** Data to use follows **

$ cat src/design/krt_pkg.sv
// shared types and codes for the keyed record table
package krt_pkg;

	localparam int KeyW  = 32;
	localparam int WordW = 64;

	typedef logic [1:0] func_t;
	typedef logic [1:0] status_t;

	localparam func_t FUNC_ADD   = 2'd0;
	localparam func_t FUNC_DEL   = 2'd1;
	localparam func_t FUNC_QUERY = 2'd2;

	localparam status_t ST_OK      = 2'd0;
	localparam status_t ST_FULL    = 2'd1;
	localparam status_t ST_MISSING = 2'd2;

	typedef struct packed {
		logic [KeyW-1:0]  key;
		logic [WordW-1:0] word;
	} entry_t;

	typedef enum logic [1:0] {
		S_IDLE,
		S_RUN,
		S_SEND
	} state_t;

endpackage

$ cat src/design/krt_ctrl.sv
// head-of-ring controller: search, append, remove, count and result beat
module krt_ctrl #(
	parameter int CAPACITY = 128
) (
	input  logic                       clk,
	input  logic                       arst_n,
	input  logic                       in_valid,
	output logic                       in_stall,
	input  krt_pkg::func_t             func,
	input  logic [krt_pkg::KeyW-1:0]   key,
	input  logic [krt_pkg::WordW-1:0]  record_word,
	output logic                       out_valid,
	input  logic                       out_stall,
	output krt_pkg::status_t           status,
	output logic [krt_pkg::WordW-1:0]  found_word,
	output logic [7:0]                 entry_count,
	input  krt_pkg::entry_t            head_ent,
	input  krt_pkg::entry_t            next_ent,
	output krt_pkg::entry_t            tail_ent,
	output logic                       shift
);
	import krt_pkg::*;

	localparam int IW = $clog2(CAPACITY);
	localparam int CW = $clog2(CAPACITY + 1);
	localparam logic [IW-1:0] LastIdx = IW'(CAPACITY - 1);
	localparam logic [CW-1:0] CapCnt  = CW'(CAPACITY);

	state_t state_q, state_nx;

	func_t             op_q;
	logic [KeyW-1:0]   key_q;
	logic [WordW-1:0]  word_q;
	logic [IW-1:0]     idx_q;
	logic [CW-1:0]     count_q;
	logic              found_q;
	logic [WordW-1:0]  fword_q;
	status_t           status_q;
	logic [WordW-1:0]  out_word_q;

	logic              accept;
	logic              last;
	logic              in_range;
	logic              hit;
	logic              skip;
	logic              do_add;
	logic              found_all;
	logic [CW-1:0]     idx_ext;

	assign accept    = in_valid && (state_q == S_IDLE);
	assign idx_ext   = CW'(idx_q);
	assign last      = (idx_q == LastIdx);
	assign in_range  = idx_ext < count_q;
	assign hit       = in_range && (head_ent.key == key_q) && !found_q;
	assign skip      = (op_q == FUNC_DEL) && (found_q || hit);
	assign do_add    = (op_q == FUNC_ADD) && (count_q != CapCnt) && (idx_ext == count_q);
	assign found_all = found_q || hit;

	always_comb begin
		if (do_add) begin
			tail_ent.key  = key_q;
			tail_ent.word = word_q;
		end else if (skip) begin
			tail_ent = next_ent;
		end else begin
			tail_ent = head_ent;
		end
	end

	always_ff @(posedge clk or negedge arst_n) begin
		if (!arst_n) begin
			state_q <= S_IDLE;
		end else begin
			state_q <= state_nx;
		end
	end

	always_comb begin
		state_nx  = state_q;
		in_stall  = 1'b1;
		out_valid = 1'b0;
		shift     = 1'b0;
		unique case (state_q)
			S_IDLE: begin
				in_stall = 1'b0;
				if (in_valid) begin
					state_nx = S_RUN;
				end
			end
			S_RUN: begin
				shift = 1'b1;
				if (last) begin
					state_nx = S_SEND;
				end
			end
			S_SEND: begin
				out_valid = 1'b1;
				if (!out_stall) begin
					state_nx = S_IDLE;
				end
			end
			default: begin
				state_nx = S_IDLE;
			end
		endcase
	end

	always_ff @(posedge clk or negedge arst_n) begin
		if (!arst_n) begin
			idx_q   <= '0;
			count_q <= '0;
			found_q <= 1'b0;
		end else if (accept) begin
			idx_q   <= '0;
			found_q <= 1'b0;
		end else if (state_q == S_RUN) begin
			idx_q <= idx_q + 1'b1;
			if (hit) begin
				found_q <= 1'b1;
			end
			if (last) begin
				if ((op_q == FUNC_ADD) && (count_q != CapCnt)) begin
					count_q <= count_q + 1'b1;
				end else if ((op_q == FUNC_DEL) && found_all) begin
					count_q <= count_q - 1'b1;
				end
			end
		end
	end

	always_ff @(posedge clk) begin
		if (accept) begin
			op_q    <= func;
			key_q   <= key;
			word_q  <= record_word;
			fword_q <= '0;
		end else if (state_q == S_RUN) begin
			if (hit) begin
				fword_q <= head_ent.word;
			end
			if (last) begin
				case (op_q)
					FUNC_ADD: begin
						status_q   <= (count_q != CapCnt) ? ST_OK : ST_FULL;
						out_word_q <= '0;
					end
					FUNC_DEL: begin
						status_q   <= found_all ? ST_OK : ST_MISSING;
						out_word_q <= '0;
					end
					FUNC_QUERY: begin
						status_q   <= found_all ? ST_OK : ST_MISSING;
						out_word_q <= found_all ? (hit ? head_ent.word : fword_q) : '0;
					end
					default: begin
						status_q   <= ST_MISSING;
						out_word_q <= '0;
					end
				endcase
			end
		end
	end

	assign status      = status_q;
	assign found_word  = out_word_q;
	assign entry_count = 8'(count_q);

endmodule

** End of Data to use **

## Exercise prompt
Say how many lines of the preceding data include the word "accept". The number is the whole answer.

## Worked solution
4